Awe and the small self: Awe, the more accessible cousin of full mystical experience, has its own signature: it reduces self-referential DMN processing, which is the neural version of what people report as feeling “small” before something vast, a mountain range, the night sky, a cathedral, or great music. The shrinking of the self-focus is measurable, and it is part of why awe reliably lifts mood, dissolves petty preoccupation, and makes people feel connected to something larger.
Underneath all of this, the autonomic nervous system is altered too, and this is where physiology connects directly. The practices that produce these states, rhythmic breathing, chanting, drumming, dancing, fasting, and sustained meditation, do so by driving the autonomic system: some by deep parasympathetic down-regulation (the calm, dissolving, oceanic states), some by sympathetic over-drive that tips into a parasympathetic rebound (the ecstatic, trance, collapse states). The body has reproducible levers into these experiences, which is exactly what every contemplative tradition discovered independently and built its rituals around.

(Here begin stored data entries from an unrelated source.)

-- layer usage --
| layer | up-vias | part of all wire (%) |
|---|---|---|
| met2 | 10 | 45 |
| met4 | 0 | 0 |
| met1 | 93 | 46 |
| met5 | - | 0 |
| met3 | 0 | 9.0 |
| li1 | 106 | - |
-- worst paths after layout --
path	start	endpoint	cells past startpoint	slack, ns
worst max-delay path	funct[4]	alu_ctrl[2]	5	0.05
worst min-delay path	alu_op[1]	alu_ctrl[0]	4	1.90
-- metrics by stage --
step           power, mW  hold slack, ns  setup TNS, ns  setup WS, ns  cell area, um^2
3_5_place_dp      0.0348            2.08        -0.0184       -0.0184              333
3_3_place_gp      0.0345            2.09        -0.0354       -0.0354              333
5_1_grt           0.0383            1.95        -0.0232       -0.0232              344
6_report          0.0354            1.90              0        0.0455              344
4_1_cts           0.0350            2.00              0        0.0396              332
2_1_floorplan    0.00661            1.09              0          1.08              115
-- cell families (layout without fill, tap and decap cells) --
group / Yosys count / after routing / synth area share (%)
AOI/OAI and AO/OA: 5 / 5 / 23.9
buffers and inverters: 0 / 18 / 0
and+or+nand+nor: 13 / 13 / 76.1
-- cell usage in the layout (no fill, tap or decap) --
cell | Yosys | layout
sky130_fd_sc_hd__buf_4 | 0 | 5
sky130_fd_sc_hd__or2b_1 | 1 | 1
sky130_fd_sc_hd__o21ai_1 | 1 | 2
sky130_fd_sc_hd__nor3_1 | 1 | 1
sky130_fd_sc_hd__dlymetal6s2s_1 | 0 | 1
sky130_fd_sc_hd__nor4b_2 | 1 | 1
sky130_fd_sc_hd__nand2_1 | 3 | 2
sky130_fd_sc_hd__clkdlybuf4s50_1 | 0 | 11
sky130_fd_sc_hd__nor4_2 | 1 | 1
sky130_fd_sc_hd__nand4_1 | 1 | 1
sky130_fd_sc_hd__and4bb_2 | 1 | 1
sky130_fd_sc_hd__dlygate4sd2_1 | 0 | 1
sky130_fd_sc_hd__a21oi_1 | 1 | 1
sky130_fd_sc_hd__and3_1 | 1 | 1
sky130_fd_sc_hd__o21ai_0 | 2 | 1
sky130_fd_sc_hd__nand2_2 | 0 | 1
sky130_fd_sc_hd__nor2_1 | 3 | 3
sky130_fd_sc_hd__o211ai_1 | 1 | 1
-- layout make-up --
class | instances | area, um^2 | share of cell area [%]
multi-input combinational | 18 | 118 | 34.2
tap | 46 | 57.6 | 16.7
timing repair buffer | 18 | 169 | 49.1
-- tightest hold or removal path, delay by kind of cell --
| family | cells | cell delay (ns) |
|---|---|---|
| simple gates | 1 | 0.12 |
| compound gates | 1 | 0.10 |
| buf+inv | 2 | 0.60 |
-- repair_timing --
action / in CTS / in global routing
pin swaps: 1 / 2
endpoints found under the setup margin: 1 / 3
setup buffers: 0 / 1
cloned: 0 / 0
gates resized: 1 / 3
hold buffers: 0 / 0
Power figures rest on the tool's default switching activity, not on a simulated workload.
==> run.sh <==
#!/bin/bash
# OpenROAD 26Q1-2900-gdf79404cd8, Yosys 0.63+post, stock flow scripts
make -C /OpenROAD-flow-scripts/flow DESIGN_CONFIG=/design/flow/config.mk WORK_HOME=/design/flow/orfs finish
==> config.mk <==
export PLATFORM = sky130hd
export DESIGN_NAME = REGISTER_FP
export DESIGN_NICKNAME = REGISTER_FP
export VERILOG_FILES = /design/flow/design.v
export SDC_FILE = /design/flow/constraint.sdc
export NUM_CORES = 4
export LEC_CHECK = 1
export CORE_UTILIZATION = 30
==> constraint.sdc <==
current_design REGISTER_FP

set clk_period 34.7
set clk_io_pct 0.2

create_clock -name clk0 -period $clk_period [get_ports {clk}]

set non_clock_inputs [all_inputs -no_clocks]
set_input_delay [expr $clk_period * $clk_io_pct] -clock clk0 $non_clock_inputs
set_output_delay [expr $clk_period * $clk_io_pct] -clock clk0 [all_outputs]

The same neural territory that produces life-enriching mystical experience overlaps substantially with the territory of psychiatric crisis. Mystical experiences and certain delusional and psychotic states share networks across the prefrontal, parietal, and temporal cortex. A dissolving sense of self can be the doorway to profound insight, or an early sign of depersonalisation, dissociation, or a manic or psychotic episode. A flood of cosmic meaning can be a real reorientation, or the “delusions of significance” that accompany mania and psychosis. A felt presence can be numinous or a symptom. The feeling of profundity is generated by the brain and is identical in both cases; profundity of feeling is not evidence of truth or of health.
This is precisely where hyper-spiritual culture goes wrong. It treats every non-ordinary state as a “download,” a message, an awakening, a spiritual emergence, with no category for the possibility that a dysregulated nervous system is simply producing dysregulated experiences. People in the middle of genuine psychological crises, dissociation, the manic phase of bipolar disorder, or the onset of psychosis are told they are awakening, ascending, or being chosen. Intense breathwork, prolonged fasting, sleep deprivation, dissociation, and hypervigilance are ways into altered states, and they are also real ways to destabilise a vulnerable nervous system. The breath can open a door; it can also push someone already near the edge over it.
A breakthrough state tends to leave a person more grounded, more connected to others, more able to function, and more compassionate over time. A breakdown state tends to fragment functioning, escalate, isolate, and harm relationships and judgement, and it often comes with the warning signs the Fear and Hypervigilance and Pain and Addiction pages flag: not sleeping, losing contact with reality, grandiosity, and an inability to be reached. When in doubt, the spiritual framing should never crowd out the question “is this person safe and well?”, and the right response to a possible psychiatric crisis is care and assessment.
So how do you make use of these experiences without either dismissing them or being swept away by them? The discipline is to treat the experience as data and fuel and to judge it by what it does to your life rather than by how it felt.
The aim, in a phrase, is to move from revelation to regulation: to let the extraordinary states inform an ordinary life made richer, steadier, and more connected, rather than collecting revelations that leave the life itself untouched. The experiences are real, the brain that produces them is astonishing, and the right relationship to them is neither worship nor dismissal, but the same discernment the whole section is built on.